政府は、来年度から訪日外国人旅行者の消費税の免税措置を拡大する方針を打ち出した。現在、家電品やカメラ、衣服などの土産物が税務署の許可を得た免税店でパスポートを提示すれば消費税が免税となっているが、この対象商品を化粧品、市販薬、日本酒などの酒類などを拡大するとしている。外国人旅行者数の増加を図るとともに、地方経済の底上げと雇用拡大を目指すとしている。
会計検査院がまとめた国の2012年度決算の検査報告で、税金の無駄遣いとして指摘した額は4907億円で過去3番目の多さになる。省庁別の指摘額では、経済産業省の1153億円が最大で、防衛省(1041億円)、法務省(809億円)が続いた。また、630件の事業について改善が必要だと指摘した。国民負担を求める消費増税を前にして、政治のリーダーシップによる税金の無駄遣いへのスピード改善が急がれる。
金融広報中央委員会が公表した「2013年家計の金融行動に関する世論調査」によると、金融資産の保有目的(複数回答)が「老後の生活資金」が最多の65.8%で、「病気や不時の災害への備え」(63.8%)が続いた。1世帯当たりの金融資産の平均保有額は1101万円でほぼ前年と横ばいだった。ただ、金融資産を持たないとした世帯比率が31%となり、1963年以降で最高となった。
米IDCの発表によると、7〜9月のスマートフォン(スマホ)の世界出荷台数は前年同期比39%増の2億5840万台となり、四半期ベースでは過去最高を更新したことが分かった。従来型を含む携帯電話端末全体のスマホの割合は55%を占めることになり、スマホが携帯電話端末の主流を占める実態にある。今後も好調な販売が続くものともられ、2013年の出荷台数は初の10億台に達するとみられる。
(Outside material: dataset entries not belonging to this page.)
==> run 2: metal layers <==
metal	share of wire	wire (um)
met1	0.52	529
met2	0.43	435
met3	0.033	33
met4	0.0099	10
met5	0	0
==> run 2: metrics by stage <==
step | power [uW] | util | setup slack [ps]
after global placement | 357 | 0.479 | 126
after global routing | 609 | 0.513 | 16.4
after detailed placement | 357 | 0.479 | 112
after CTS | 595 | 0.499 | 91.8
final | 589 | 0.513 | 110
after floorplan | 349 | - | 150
==> src/logic/soc_pkg.sv <==
package soc_pkg;

  // bus side widths
  typedef logic [31:0] bus_addr_t;   // byte address from the master
  typedef logic [31:0] bus_data_t;   // read / write data word
  typedef logic [3:0]  byte_en_t;    // one enable per byte lane

  // decode fields cut out of bus_addr_t
  typedef logic [15:0] page_t;       // address[31:16], picks the region
  typedef logic [13:0] word_addr_t;  // address[15:2], word offset in region

  // interrupt and hid payloads
  typedef logic [31:0] irq_vec_t;    // pending bits
  typedef logic [31:0] hid_frame_t;  // serial shift word

  // address map, one 64 KB page per region
  localparam page_t PAGE_SRAM = 16'h0200;
  localparam page_t PAGE_IRQ  = 16'h0202;
  localparam page_t PAGE_HID  = 16'h0207;

  // pending bit positions
  // bits 0 and 1 stay reserved (no timer / uart here)
  localparam int IRQ_HID   = 2;
  localparam int IRQ_AUDIO = 3;

  // hid frame layout
  // low bits are payload, parity sits above them at bit 28
  localparam int HID_PARITY_BITS = 25;  // bits covered by the xor
  localparam int HID_PARITY_POS  = 28;  // expected parity bit

endpackage

==> src/logic/hid_receiver.sv <==
`timescale 1ns/1ps

module hid_receiver
  import soc_pkg::*;
(
  input  logic      clk,
  input  logic      reset_n,
  input  logic      hid_clk,
  input  logic      hid_dat,
  input  logic      hid_str,
  input  logic      hid_read,
  output bus_data_t hid_readdata,
  output logic      hid_strobe_pulse
);

  logic [2:0] sync_1;     // {clk, dat, str} first stage
  logic [2:0] sync_2;     // second stage, safe to use
  logic       clk_s;
  logic       dat_s;
  logic       str_s;
  logic       clk_s_d;    // previous synchronized levels for edges
  logic       str_s_d;
  logic       clk_rise;
  logic       str_rise;
  hid_frame_t frame;
  logic       parity_ok;
  logic       arrived;

  // two-flop synchronizers, all three lines see the same delay
  always_ff @(posedge clk or negedge reset_n) begin
    if (!reset_n) begin
      sync_1  <= '0;
      sync_2  <= '0;
      clk_s_d <= 1'b0;
      str_s_d <= 1'b0;
    end else begin
      sync_1  <= {hid_clk, hid_dat, hid_str};
      sync_2  <= sync_1;
      clk_s_d <= clk_s;
      str_s_d <= str_s;
    end
  end

  assign clk_s = sync_2[2];
  assign dat_s = sync_2[1];
  assign str_s = sync_2[0];

  assign clk_rise = clk_s & ~clk_s_d;
  assign str_rise = str_s & ~str_s_d;

  // lsb first, new bit enters at the top
  // xor of payload bits must match the parity slot
  assign parity_ok = (^frame[HID_PARITY_BITS-1:0]) == frame[HID_PARITY_POS];

  always_ff @(posedge clk or negedge reset_n) begin
    if (!reset_n) begin
      frame   <= '0;
      arrived <= 1'b0;
    end else begin
      if (clk_rise) frame <= {dat_s, frame[31:1]};
      if (hid_read) arrived <= 1'b0;  // read consumes the frame
      if (str_rise && parity_ok) arrived <= 1'b1;  // new frame wins over read
    end
  end

  assign hid_readdata     = arrived ? bus_data_t'(frame) : '0;
  assign hid_strobe_pulse = str_rise;  // irq on every strobe, good parity or not

endmodule
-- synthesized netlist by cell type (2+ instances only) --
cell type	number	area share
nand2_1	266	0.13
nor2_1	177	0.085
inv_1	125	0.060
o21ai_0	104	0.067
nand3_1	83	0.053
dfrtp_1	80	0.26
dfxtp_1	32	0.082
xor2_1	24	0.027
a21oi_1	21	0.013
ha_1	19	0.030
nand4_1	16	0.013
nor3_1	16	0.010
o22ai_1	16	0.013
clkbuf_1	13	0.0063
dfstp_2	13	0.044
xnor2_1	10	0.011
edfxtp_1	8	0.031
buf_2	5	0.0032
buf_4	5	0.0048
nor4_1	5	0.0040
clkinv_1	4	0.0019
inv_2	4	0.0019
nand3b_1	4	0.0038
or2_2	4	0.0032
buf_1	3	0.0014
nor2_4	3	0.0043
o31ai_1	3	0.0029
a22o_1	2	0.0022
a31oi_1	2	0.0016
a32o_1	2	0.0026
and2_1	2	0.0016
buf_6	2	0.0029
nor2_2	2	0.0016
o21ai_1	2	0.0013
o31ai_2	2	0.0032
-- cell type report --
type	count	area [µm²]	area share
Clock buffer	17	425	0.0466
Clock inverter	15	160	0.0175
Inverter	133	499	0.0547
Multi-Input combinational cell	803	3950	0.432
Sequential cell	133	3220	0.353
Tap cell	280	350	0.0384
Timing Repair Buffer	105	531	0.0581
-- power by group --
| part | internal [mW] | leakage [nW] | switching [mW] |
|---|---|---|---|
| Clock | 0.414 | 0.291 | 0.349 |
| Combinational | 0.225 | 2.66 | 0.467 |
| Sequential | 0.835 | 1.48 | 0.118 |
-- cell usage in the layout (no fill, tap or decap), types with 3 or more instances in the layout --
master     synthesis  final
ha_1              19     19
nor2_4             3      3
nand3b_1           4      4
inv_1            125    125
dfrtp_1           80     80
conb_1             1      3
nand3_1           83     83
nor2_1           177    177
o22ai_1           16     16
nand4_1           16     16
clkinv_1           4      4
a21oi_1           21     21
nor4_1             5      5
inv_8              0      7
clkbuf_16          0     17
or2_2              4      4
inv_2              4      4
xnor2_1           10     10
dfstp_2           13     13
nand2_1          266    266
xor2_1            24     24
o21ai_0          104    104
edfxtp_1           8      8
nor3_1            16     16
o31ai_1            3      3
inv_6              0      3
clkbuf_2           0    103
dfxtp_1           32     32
連合総研が20〜64歳の民間企業に勤務する会社員を対象にしたアンケート調査を行ったところ、17%の会社員が「自社はブラック企業」と認識していることが分かった。年代別にみると、20代が24%で最も高く、30代(21%)、40代(15%)が続いた。また、過去1年間に職場で違法状態があったかの質問で、29%が「ある」と答え、具体的には「残業代の未払い」(19%)が最も多かった。
東京都の5年ごとの人口推計によると、2020年の1336万人をピークに減少に転じて、2060年には300万人減少の1036万人になることが明らかになった。2010年と2060年を対比すると、15〜64歳の労働力人口は885万人から553万人に減少し、逆に65歳以上の高齢者は264万人から407万人増加し、全体の4割を占める。人口減と少子高齢化は首都でも避けられない実態にある。
国税庁のまとめによると、本年6月までの2012事務年度の1年間での法人に対する実地調査件数は、前年度比27.4%減少の9万3千件だった。1967年度以降で2番目の低水準となった。実地調査件数が減少した背景には、本年1月の国税通則法の改正によって課税理由の事前説明が原則義務化されたことにより事務量が増加したためで、事実、1件当たりの調査期間が平均2.6日延びている。